This has been a decade of ACM milestones. In 2012, ACM celebrated the Turing Centenary.a In 2017, ACM celebrated 50 Years of the ACM A.M. Turing Award.b On June 10 of this year, ACM celebrated ACM's 75th Anniversary (ACM@75).c But the differences in tone were palpable. The 2012 and 2017 events celebrated the achievements of computing and its remarkable ascendance as a technology. While the 2017 event did end with a panel on "Challenges in Ethics and Computing," such challenges were a major focus in 2022, and a participant found "the whole thing a little … depressing."

The somber tone of ACM@75 cannot be separated from concurrent events. On June 9, a U.S. House of Representatives select committee opened public, televised hearings investigating the Jan. 6, 2021 attack on the U.S. Capitol, laying out evidence of an attack on U.S. democracy orchestrated at the highest level of U.S. government. The school shooting in Uvalde, TX, on May 24 was also on many minds, remembering that an 18-year-old gunman fatally shot 19 students and two teachers and wounded 17 others. Brian Bennett wrote in Time magazine, "Even as America's firearm massacres provoke profound shock, change seems out of reach."

U.S. society is in the throes of deep polarization that not only leads to political paralysis, but also threatens the very foundations of democracy.

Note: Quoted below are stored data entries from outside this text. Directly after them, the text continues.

==> src/rtl/rrel_pkg.sv <==
`default_nettype none
// ----------------------------------------------------------------------------
// rrel_pkg
// Types, constants and opcode tables for the rip-relative displacement
// relocator.
// ----------------------------------------------------------------------------
package rrel_pkg;

  localparam int INSN_BYTES_DEF = 15;
  localparam int QUEUE_DEPTH    = 2;

  localparam logic [7:0] OP_ESCAPE    = 8'h0f;
  localparam logic [7:0] REX_MASK     = 8'hf0;
  localparam logic [7:0] REX_BASE     = 8'h40;
  localparam logic [7:0] MODRM_MASK   = 8'hc7;
  localparam logic [7:0] MODRM_RIPREL = 8'h05;

  localparam logic [7:0] PFX_OPSIZE = 8'h66;
  localparam logic [7:0] PFX_ADSIZE = 8'h67;
  localparam logic [7:0] PFX_CS     = 8'h2e;
  localparam logic [7:0] PFX_DS     = 8'h3e;
  localparam logic [7:0] PFX_ES     = 8'h26;
  localparam logic [7:0] PFX_FS     = 8'h64;
  localparam logic [7:0] PFX_GS     = 8'h65;
  localparam logic [7:0] PFX_SS     = 8'h36;
  localparam logic [7:0] PFX_LOCK   = 8'hf0;
  localparam logic [7:0] PFX_REP    = 8'hf3;
  localparam logic [7:0] PFX_REPNE  = 8'hf2;

  // ModRM presence: row = opcode[7:4], bit = opcode[3:0]
  localparam logic [15:0] ONE_MODRM [16] = '{
    16'h0F0F, 16'h0F0F, 16'h0F0F, 16'h0F0F, 16'h0000, 16'h0000, 16'h0A0C, 16'h0000,
    16'hFFFF, 16'h0000, 16'h0000, 16'h0000, 16'h00F3, 16'hFF0F, 16'h0000, 16'hC0C0
  };
  localparam logic [15:0] TWO_MODRM [16] = '{
    16'hA00F, 16'h01FF, 16'hFF5F, 16'h0000, 16'hFFFF, 16'hFFFF, 16'hFFFF, 16'hF07F,
    16'h0000, 16'hFFFF, 16'hF8F8, 16'hFCFF, 16'h00FF, 16'hFFFF, 16'hFFFF, 16'h7FFF
  };

  typedef struct packed {
    logic [63:0] insn_low;
    logic [55:0] insn_high;
    logic [63:0] orig_address;
    logic [63:0] copy_address;
  } in_item_t;

  typedef struct packed {
    logic              rip_relative;
    logic [3:0]        disp_offset;
    logic signed [31:0] new_disp;
    logic              out_of_range;
    logic [63:0]       patched_low;
    logic [55:0]       patched_high;
  } out_item_t;

  // decoded item handed from front to back
  typedef struct packed {
    logic        rip_relative;
    logic [3:0]  disp_offset;
    logic [31:0] disp;
    logic [63:0] delta;
    logic [63:0] insn_low;
    logic [55:0] insn_high;
  } mid_item_t;

  function automatic logic is_legacy_prefix(input logic [7:0] b);
    logic r;
    case (b)
      PFX_OPSIZE, PFX_ADSIZE, PFX_CS, PFX_DS, PFX_ES, PFX_FS,
      PFX_GS, PFX_SS, PFX_LOCK, PFX_REP, PFX_REPNE: r = 1'b1;
      default: r = 1'b0;
    endcase
    return r;
  endfunction

endpackage
`default_nettype wire

==> src/rtl/rrel_fifo.sv <==
`default_nettype none
// ----------------------------------------------------------------------------
// rrel_fifo
// Small register queue with push/full and pop/empty handshakes.
// ----------------------------------------------------------------------------
module rrel_fifo #(
  parameter int WIDTH = 8,
  parameter int DEPTH = 2
) (
  input  wire logic             clk,
  input  wire logic             rst_n,
  input  wire logic             push,
  output logic                  full,
  input  wire logic [WIDTH-1:0] wdata,
  input  wire logic             pop,
  output logic                  empty,
  output logic [WIDTH-1:0]      rdata
);

  localparam int PTR_W = (DEPTH > 1) ? $clog2(DEPTH) : 1;
  localparam int CNT_W = $clog2(DEPTH + 1);
  localparam logic [PTR_W-1:0] PTR_LAST = PTR_W'(DEPTH - 1);
  localparam logic [CNT_W-1:0] CNT_FULL = CNT_W'(DEPTH);

  logic [WIDTH-1:0] mem_r [DEPTH];
  logic [PTR_W-1:0] wr_ptr_r, wr_ptr_nxt;
  logic [PTR_W-1:0] rd_ptr_r, rd_ptr_nxt;
  logic [CNT_W-1:0] count_r, count_nxt;
  logic             do_push, do_pop;

  assign full    = (count_r == CNT_FULL);
  assign empty   = (count_r == '0);
  assign rdata   = mem_r[rd_ptr_r];
  assign do_push = push && !full;
  assign do_pop  = pop && !empty;

  always_comb begin
    wr_ptr_nxt = wr_ptr_r;
    rd_ptr_nxt = rd_ptr_r;
    count_nxt  = count_r;
    if (do_push) begin
      wr_ptr_nxt = (wr_ptr_r == PTR_LAST) ? '0 : wr_ptr_r + 1'b1;
    end
    if (do_pop) begin
      rd_ptr_nxt = (rd_ptr_r == PTR_LAST) ? '0 : rd_ptr_r + 1'b1;
    end
    if (do_push && !do_pop) begin
      count_nxt = count_r + 1'b1;
    end else if (do_pop && !do_push) begin
      count_nxt = count_r - 1'b1;
    end
  end

  always_ff @(posedge clk) begin
    if (!rst_n) begin
      wr_ptr_r <= '0;
      rd_ptr_r <= '0;
      count_r  <= '0;
    end else begin
      wr_ptr_r <= wr_ptr_nxt;
      rd_ptr_r <= rd_ptr_nxt;
      count_r  <= count_nxt;
    end
  end

  always_ff @(posedge clk) begin
    if (do_push) begin
      mem_r[wr_ptr_r] <= wdata;
    end
  end

endmodule
`default_nettype wire

==> src/rtl/rrel_front.sv <==
`default_nettype none
// ----------------------------------------------------------------------------
// rrel_front
// Decode: skips prefixes, finds opcode and ModRM, picks out the disp32 and
// forms orig - copy.
// ----------------------------------------------------------------------------
module rrel_front #(
  parameter int INSN_BYTES = rrel_pkg::INSN_BYTES_DEF
) (
  input  wire rrel_pkg::in_item_t in_item,
  output rrel_pkg::mid_item_t     dec_item
);

  import rrel_pkg::*;

  localparam int W = (INSN_BYTES > 16) ? 16 : INSN_BYTES;
  localparam logic [4:0] W5 = 5'(W);
  localparam logic [5:0] W6 = 6'(W);

  logic [255:0] ext;
  logic [7:0]   win [32];
  logic [4:0]   pos, p1, p2, off;
  logic         found, rex, esc, need, modrm_ok, fits, riprel;
  logic [7:0]   op, modrm;
  logic [31:0]  disp;

  assign ext = {136'b0, in_item.insn_high, in_item.insn_low};

  // decode view: zero at and past the window end
  always_comb begin
    for (int i = 0; i < 32; i++) begin
      win[i] = (i < W) ? ext[8*i +: 8] : 8'h00;
    end
  end

  // first non-prefix byte inside the window
  always_comb begin
    pos = W5;
    for (int i = W - 1; i >= 0; i--) begin
      if (!is_legacy_prefix(win[i])) begin
        pos = 5'(i);
      end
    end
  end

  assign found    = (pos < W5);
  assign rex      = ((win[pos] & REX_MASK) == REX_BASE);
  assign p1       = pos + {4'b0, rex};
  assign esc      = (win[p1] == OP_ESCAPE);
  assign p2       = p1 + {4'b0, esc};
  assign op       = win[p2];
  assign need     = esc ? TWO_MODRM[op[7:4]][op[3:0]] : ONE_MODRM[op[7:4]][op[3:0]];
  assign modrm    = win[p2 + 5'd1];
  assign modrm_ok = ((modrm & MODRM_MASK) == MODRM_RIPREL);
  assign off      = p2 + 5'd2;
  assign fits     = ({1'b0, off} + 6'd4) <= W6;
  assign riprel   = found && need && modrm_ok && fits;
  assign disp     = {win[off + 5'd3], win[off + 5'd2], win[off + 5'd1], win[off]};

  always_comb begin
    dec_item              = '0;
    dec_item.rip_relative = riprel;
    dec_item.disp_offset  = riprel ? off[3:0] : 4'd0;
    dec_item.disp         = disp;
    dec_item.delta        = in_item.orig_address - in_item.copy_address;
    dec_item.insn_low     = in_item.insn_low;
    dec_item.insn_high    = in_item.insn_high;
  end

endmodule
`default_nettype wire

==> src/rtl/rrel_back.sv <==
`default_nettype none
// ----------------------------------------------------------------------------
// rrel_back
// Relocation: adds the displacement, checks the signed 32-bit range and
// patches the bytes.
// ----------------------------------------------------------------------------
module rrel_back (
  input  wire rrel_pkg::mid_item_t dec_item,
  output rrel_pkg::out_item_t      res_item
);

  import rrel_pkg::*;

  logic [63:0]  sum;
  logic [31:0]  nd;
  logic         oor, do_patch;
  logic [119:0] bytes_in, bytes_out;
  logic [4:0]   rel;
  logic [31:0]  nd_sh;

  assign sum = dec_item.delta + {{32{dec_item.disp[31]}}, dec_item.disp};
  assign nd  = sum[31:0];
  // fits only when bits 63:31 are all equal
  assign oor = !((sum[63:31] == '0) || (sum[63:31] == '1));
  assign do_patch = dec_item.rip_relative && !oor;
  assign bytes_in = {dec_item.insn_high, dec_item.insn_low};

  always_comb begin
    bytes_out = bytes_in;
    rel       = '0;
    nd_sh     = '0;
    for (int k = 0; k < 15; k++) begin
      rel   = 5'(k) - {1'b0, dec_item.disp_offset};
      nd_sh = nd >> {rel[1:0], 3'b000};
      if (do_patch && (rel < 5'd4)) begin
        bytes_out[8*k +: 8] = nd_sh[7:0];
      end
    end
  end

  always_comb begin
    res_item              = '0;
    res_item.rip_relative = dec_item.rip_relative;
    res_item.disp_offset  = dec_item.disp_offset;
    res_item.new_disp     = dec_item.rip_relative ? nd : 32'd0;
    res_item.out_of_range = dec_item.rip_relative && oor;
    res_item.patched_low  = bytes_out[63:0];
    res_item.patched_high = bytes_out[119:64];
  end

endmodule
`default_nettype wire

==> src/rtl/riprel_displacement_relocate.sv <==
`default_nettype none
// ----------------------------------------------------------------------------
// riprel_displacement_relocate
// x86-64 rip-relative displacement relocator: decode front, decode queue,
// relocation back, result queue.
// ----------------------------------------------------------------------------
//  channel  | handshake          | payload
//  ---------+--------------------+----------------------------------
//  in_      | in_push / in_full  | in_item  (insn bytes, addresses)
//  out_     | out_pop / out_empty| out_item (flags, disp, patched)
//
// One instruction per cycle sustained while out_pop keeps pace; a result is
// registered in the decode queue, then in the result queue, before it is visible.
// Synchronous active-low reset empties both queues.
// A stalled result side fills the result queue, then the decode queue,
// and only then raises in_full.
// ----------------------------------------------------------------------------
module riprel_displacement_relocate #(
  parameter int INSN_BYTES = rrel_pkg::INSN_BYTES_DEF
) (
  input  wire logic                clk,
  input  wire logic                rst_n,
  input  wire logic                in_push,
  output logic                     in_full,
  input  wire rrel_pkg::in_item_t  in_item,
  output logic                     out_empty,
  input  wire logic                out_pop,
  output rrel_pkg::out_item_t      out_item
);

  import rrel_pkg::*;

  mid_item_t dec_item, mid_head;
  out_item_t res_item;
  logic      mid_empty, res_full, move;

  rrel_front #(.INSN_BYTES(INSN_BYTES)) u_front (
    .in_item  (in_item),
    .dec_item (dec_item)
  );

  rrel_fifo #(.WIDTH($bits(mid_item_t)), .DEPTH(QUEUE_DEPTH)) u_mid_q (
    .clk   (clk),
    .rst_n (rst_n),
    .push  (in_push),
    .full  (in_full),
    .wdata (dec_item),
    .pop   (move),
    .empty (mid_empty),
    .rdata (mid_head)
  );

  rrel_back u_back (
    .dec_item (mid_head),
    .res_item (res_item)
  );

  assign move = !mid_empty && !res_full;

  rrel_fifo #(.WIDTH($bits(out_item_t)), .DEPTH(QUEUE_DEPTH)) u_res_q (
    .clk   (clk),
    .rst_n (rst_n),
    .push  (move),
    .full  (res_full),
    .wdata (res_item),
    .pop   (out_pop),
    .empty (out_empty),
    .rdata (out_item)
  );

endmodule
`default_nettype wire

The phrase "The Disunited States of America" (tracing back to Harry Turtledove's 2011 novel with this title) is often mentioned. "The U.S. is heading into its greatest political and constitutional crisis since the Civil War," wrote Robert Kagan in the Washington Post, raising the specter of mass violence. How did we get here? What went wrong? Historians will spend the next 50 years trying to answer such questions, but the crisis is upon us. We need some answers now!

The last 40 years have launched a tsunami of technology on the world. The IBM Personal Computer—Model 5150, commonly known as the IBM PC—was released on Aug. 12, 1981, and quickly became a smashing success. For its Jan. 3, 1983 issue, Time magazine replaced its customary person-of-the-year cover with a graphical depiction of the IBM PC, "Machine of the Year." A computer on every work desk became reality for knowledge workers within a few years. These knowledge workers soon also had a computer at home. With the introduction of the World Wide Web in 1989, many millions could access the Web. The commercialization of the Internet in 1995, and the introduction of the iPhone in 2007, extended access to billions.

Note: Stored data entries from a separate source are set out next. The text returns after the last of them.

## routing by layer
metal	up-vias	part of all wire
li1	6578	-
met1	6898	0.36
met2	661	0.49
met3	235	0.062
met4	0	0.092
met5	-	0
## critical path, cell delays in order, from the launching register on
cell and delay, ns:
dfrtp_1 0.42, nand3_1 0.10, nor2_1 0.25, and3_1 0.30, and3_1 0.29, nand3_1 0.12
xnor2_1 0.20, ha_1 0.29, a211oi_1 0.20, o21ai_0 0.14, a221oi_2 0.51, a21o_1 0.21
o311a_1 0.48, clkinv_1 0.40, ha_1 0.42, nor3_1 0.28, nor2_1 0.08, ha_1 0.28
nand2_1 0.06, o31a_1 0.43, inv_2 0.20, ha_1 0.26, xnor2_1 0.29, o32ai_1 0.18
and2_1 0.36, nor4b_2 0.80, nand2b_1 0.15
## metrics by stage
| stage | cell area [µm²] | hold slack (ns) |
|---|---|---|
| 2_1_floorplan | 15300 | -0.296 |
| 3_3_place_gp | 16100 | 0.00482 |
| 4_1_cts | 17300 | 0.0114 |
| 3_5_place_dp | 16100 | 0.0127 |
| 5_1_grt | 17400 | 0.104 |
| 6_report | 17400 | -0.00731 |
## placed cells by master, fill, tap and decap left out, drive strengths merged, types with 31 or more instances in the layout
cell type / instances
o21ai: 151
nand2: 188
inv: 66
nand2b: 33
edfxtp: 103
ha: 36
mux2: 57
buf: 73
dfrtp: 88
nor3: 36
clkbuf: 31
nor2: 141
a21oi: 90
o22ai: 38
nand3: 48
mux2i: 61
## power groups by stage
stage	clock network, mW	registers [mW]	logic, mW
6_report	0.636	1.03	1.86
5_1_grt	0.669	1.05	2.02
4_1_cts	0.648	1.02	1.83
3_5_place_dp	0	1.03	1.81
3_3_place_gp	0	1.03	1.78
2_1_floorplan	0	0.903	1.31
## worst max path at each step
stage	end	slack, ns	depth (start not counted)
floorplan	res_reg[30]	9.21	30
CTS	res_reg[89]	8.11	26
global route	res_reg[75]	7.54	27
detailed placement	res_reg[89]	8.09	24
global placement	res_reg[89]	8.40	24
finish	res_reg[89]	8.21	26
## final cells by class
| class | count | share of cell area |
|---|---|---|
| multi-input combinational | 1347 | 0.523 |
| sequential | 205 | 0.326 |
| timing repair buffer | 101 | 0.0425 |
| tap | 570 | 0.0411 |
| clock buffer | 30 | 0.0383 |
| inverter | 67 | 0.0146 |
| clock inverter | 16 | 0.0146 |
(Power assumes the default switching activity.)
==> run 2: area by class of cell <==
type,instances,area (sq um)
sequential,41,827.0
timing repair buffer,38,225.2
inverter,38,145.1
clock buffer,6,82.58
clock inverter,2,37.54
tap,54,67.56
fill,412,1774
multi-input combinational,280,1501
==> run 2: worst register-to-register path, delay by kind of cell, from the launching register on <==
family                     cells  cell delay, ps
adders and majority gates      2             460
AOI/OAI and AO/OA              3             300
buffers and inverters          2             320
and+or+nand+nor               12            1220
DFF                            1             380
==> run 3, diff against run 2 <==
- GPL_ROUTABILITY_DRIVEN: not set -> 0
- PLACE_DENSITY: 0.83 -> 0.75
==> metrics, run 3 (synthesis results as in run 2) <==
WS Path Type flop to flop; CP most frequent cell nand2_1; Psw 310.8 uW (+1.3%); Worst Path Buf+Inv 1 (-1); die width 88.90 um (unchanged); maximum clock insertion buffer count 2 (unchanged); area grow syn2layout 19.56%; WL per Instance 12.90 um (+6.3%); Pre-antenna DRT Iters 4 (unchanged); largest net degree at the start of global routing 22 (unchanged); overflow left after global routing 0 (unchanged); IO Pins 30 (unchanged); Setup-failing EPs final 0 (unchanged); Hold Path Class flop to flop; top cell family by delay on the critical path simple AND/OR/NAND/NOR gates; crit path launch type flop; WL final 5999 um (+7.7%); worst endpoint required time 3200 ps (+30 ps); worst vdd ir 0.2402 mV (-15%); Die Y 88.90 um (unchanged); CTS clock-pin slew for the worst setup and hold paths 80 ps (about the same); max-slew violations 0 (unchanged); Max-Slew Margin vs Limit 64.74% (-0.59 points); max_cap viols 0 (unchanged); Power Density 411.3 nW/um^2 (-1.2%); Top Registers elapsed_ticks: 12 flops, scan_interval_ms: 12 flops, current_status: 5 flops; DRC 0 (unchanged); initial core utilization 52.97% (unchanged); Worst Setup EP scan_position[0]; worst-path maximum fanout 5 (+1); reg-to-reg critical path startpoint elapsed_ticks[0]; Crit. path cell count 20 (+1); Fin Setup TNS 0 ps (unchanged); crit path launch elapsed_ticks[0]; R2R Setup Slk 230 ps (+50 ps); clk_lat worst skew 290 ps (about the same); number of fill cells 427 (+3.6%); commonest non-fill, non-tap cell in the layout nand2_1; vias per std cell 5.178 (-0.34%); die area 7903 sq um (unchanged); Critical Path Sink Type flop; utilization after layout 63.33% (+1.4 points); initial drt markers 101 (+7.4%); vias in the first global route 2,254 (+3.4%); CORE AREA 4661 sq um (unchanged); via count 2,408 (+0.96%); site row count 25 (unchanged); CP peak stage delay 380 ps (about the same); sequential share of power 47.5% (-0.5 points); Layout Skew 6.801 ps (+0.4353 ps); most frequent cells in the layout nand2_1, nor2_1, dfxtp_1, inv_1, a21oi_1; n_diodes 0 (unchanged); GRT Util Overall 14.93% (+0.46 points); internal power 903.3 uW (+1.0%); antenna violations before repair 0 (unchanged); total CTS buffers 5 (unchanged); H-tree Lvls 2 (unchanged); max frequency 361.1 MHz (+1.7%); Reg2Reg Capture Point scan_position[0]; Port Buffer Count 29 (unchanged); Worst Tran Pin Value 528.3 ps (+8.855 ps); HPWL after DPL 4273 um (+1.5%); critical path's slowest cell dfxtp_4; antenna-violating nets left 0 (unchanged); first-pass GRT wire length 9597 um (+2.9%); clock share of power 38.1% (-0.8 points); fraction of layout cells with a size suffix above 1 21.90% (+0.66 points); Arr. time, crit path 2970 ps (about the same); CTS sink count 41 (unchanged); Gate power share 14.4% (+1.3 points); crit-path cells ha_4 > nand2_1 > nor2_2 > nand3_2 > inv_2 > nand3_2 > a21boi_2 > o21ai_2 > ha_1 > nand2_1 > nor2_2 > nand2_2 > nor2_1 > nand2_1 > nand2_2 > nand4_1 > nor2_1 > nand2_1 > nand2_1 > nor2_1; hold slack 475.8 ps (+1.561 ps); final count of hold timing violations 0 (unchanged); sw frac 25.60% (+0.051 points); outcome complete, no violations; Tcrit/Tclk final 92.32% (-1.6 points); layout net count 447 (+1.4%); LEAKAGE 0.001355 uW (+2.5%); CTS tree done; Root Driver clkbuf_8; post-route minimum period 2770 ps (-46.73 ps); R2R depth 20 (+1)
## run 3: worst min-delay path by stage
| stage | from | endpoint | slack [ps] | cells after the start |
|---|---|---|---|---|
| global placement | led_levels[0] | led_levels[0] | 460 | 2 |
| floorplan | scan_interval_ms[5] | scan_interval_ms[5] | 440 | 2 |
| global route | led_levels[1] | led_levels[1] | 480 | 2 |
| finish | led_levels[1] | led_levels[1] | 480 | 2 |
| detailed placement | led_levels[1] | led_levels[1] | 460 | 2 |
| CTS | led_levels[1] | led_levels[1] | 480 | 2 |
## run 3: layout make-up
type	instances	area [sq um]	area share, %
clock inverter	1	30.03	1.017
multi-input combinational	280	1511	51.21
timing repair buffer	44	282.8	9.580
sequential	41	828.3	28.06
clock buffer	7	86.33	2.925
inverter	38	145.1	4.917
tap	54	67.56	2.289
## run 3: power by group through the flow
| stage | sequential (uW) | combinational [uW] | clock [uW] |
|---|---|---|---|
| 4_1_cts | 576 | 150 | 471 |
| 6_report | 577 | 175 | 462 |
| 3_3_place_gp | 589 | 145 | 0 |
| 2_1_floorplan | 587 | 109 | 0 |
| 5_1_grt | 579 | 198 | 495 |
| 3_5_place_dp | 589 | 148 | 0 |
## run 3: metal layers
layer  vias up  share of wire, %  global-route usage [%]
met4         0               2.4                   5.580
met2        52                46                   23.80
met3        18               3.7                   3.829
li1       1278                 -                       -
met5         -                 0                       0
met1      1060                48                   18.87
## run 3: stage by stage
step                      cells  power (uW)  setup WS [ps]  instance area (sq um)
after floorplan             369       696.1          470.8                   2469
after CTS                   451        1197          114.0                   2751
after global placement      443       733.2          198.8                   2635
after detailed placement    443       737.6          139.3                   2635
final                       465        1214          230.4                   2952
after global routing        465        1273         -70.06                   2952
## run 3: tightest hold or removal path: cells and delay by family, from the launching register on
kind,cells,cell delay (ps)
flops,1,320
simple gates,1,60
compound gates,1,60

The socioeconomic-political context of this technology tsunami is significant. There was a resurgence of neoliberalism marked by the election of Margaret Thatcher as Prime Minister of the U.K. in 1979, and by Ronald Reagan as President of the U.S. in 1980. Neoliberalism is free-market capitalism generally associated with policies of economic liberalization, privatization, deregulation, globalization, free trade, monetarism, austerity, and reductions in government spending. Neoliberalism increases the role of the private sector in the economy and society and diminishes the role of government. These trends have exerted significant competitive pressure on the economies of the developed world. To stay competitive, the manufacturing sector automated extensively, with the nascent distributed-computing technology playing a significant role. The implications are still with us.

In my 2015 column, "Is Information Technology Destroying the Middle Class?"d I reported a 2014 paper by MIT economist David Autor, which argued that information technology was destroying wide swaths of routine office and manufacturing jobs, creating in their place high-skill jobs. This labor polarization appeared to bring about a shrinking middle class. Autor's data for the U.S. and 16 European countries showed shrinkage in the middle and growth at the high and low ends of the labor-skill spectrum. This polarization greatly increased income and wealth disparities.

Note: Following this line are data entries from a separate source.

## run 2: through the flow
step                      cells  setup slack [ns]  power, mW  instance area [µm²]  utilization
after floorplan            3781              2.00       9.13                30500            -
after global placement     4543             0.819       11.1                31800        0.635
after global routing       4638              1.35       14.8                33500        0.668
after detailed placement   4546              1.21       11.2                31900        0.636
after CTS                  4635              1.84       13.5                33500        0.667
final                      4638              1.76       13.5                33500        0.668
File: src/rtl/kerl_pkg.sv
// Package for the keyed event rate limiter: types and constants shared by
// the cell, the cell-address converter and the top level. No dependencies.
`default_nettype none
package kerl_pkg;

    localparam int POS_W   = 24;
    localparam int CELL_W  = 18;
    localparam int TIME_W  = 32;
    localparam int ASSET_W = 16;
    localparam int IV_W    = 16;
    localparam int CNT_W   = 7;

    localparam logic OP_PLAY  = 1'b0;
    localparam logic OP_SWEEP = 1'b1;

    // Record carried along the chain of cells.
    typedef struct packed {
        logic                     valid;
        logic                     kind;
        logic [ASSET_W-1:0]       asset;
        logic signed [CELL_W-1:0] cx;
        logic signed [CELL_W-1:0] cy;
        logic signed [CELL_W-1:0] cz;
        logic [TIME_W-1:0]        last;
    } t_rec;

endpackage
`default_nettype wire

File: src/rtl/kerl_cell_conv.sv
// Converts one signed world coordinate to a cell index, floor((p+50)/100),
// with a two-stage reciprocal multiply. Uses kerl_pkg.
`default_nettype none
module kerl_cell_conv (
    input  wire logic                              i_clk,
    input  wire logic signed [kerl_pkg::POS_W-1:0] i_pos,
    output logic signed [kerl_pkg::CELL_W-1:0]     o_cell
);
    import kerl_pkg::*;

    // v = pos + 50 + 100*167772 is always positive and below 2^25; the offset
    // is a whole number of cells, so floor(v/100) - 167772 is the cell.
    localparam logic [25:0] BIAS  = 26'd16777250;
    localparam logic [25:0] OFFS  = 26'd167772;
    // ceil(2^32/100): the excess stays far below 1/100 for v < 2^25, so the
    // truncated product is already the exact quotient
    localparam logic [25:0] RECIP = 26'd42949673;

    logic [25:0] v;
    logic [51:0] prod;
    logic [25:0] r_v;
    logic [25:0] r_q;
    logic [25:0] cell_off;

    assign v    = {{2{i_pos[POS_W-1]}}, i_pos} + BIAS;
    assign prod = 52'(r_v) * 52'(RECIP);

    always_ff @(posedge i_clk) begin
        r_v <= v;
        r_q <= 26'(prod[51:32]);
    end

    assign cell_off = r_q - OFFS;
    assign o_cell   = signed'(cell_off[CELL_W-1:0]);
endmodule
`default_nettype wire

As information technology allowed the flooding of Internet users with more information than they could digest, tech companies supplied mass customization that allowed users to concentrate on information that confirmed preconceived opinions, resulting in deeper societal polarization. This exacerbated further the "filter bubbles" that were created earlier in the broadcast media, following the abolition, in 1987, by the U.S. Federal Communications Commission, of the "Fairness Doctrine," which required holders of broadcast licenses both to present controversial issues of public importance and to do so in a manner that reflected differing viewpoints fairly.

Computing has become highly important in everyday life during the past 75 years. In addition to its many benefits, however, it has also played a major role in driving societal polarization. The somber tone of ACM@75 appropriately recognized this.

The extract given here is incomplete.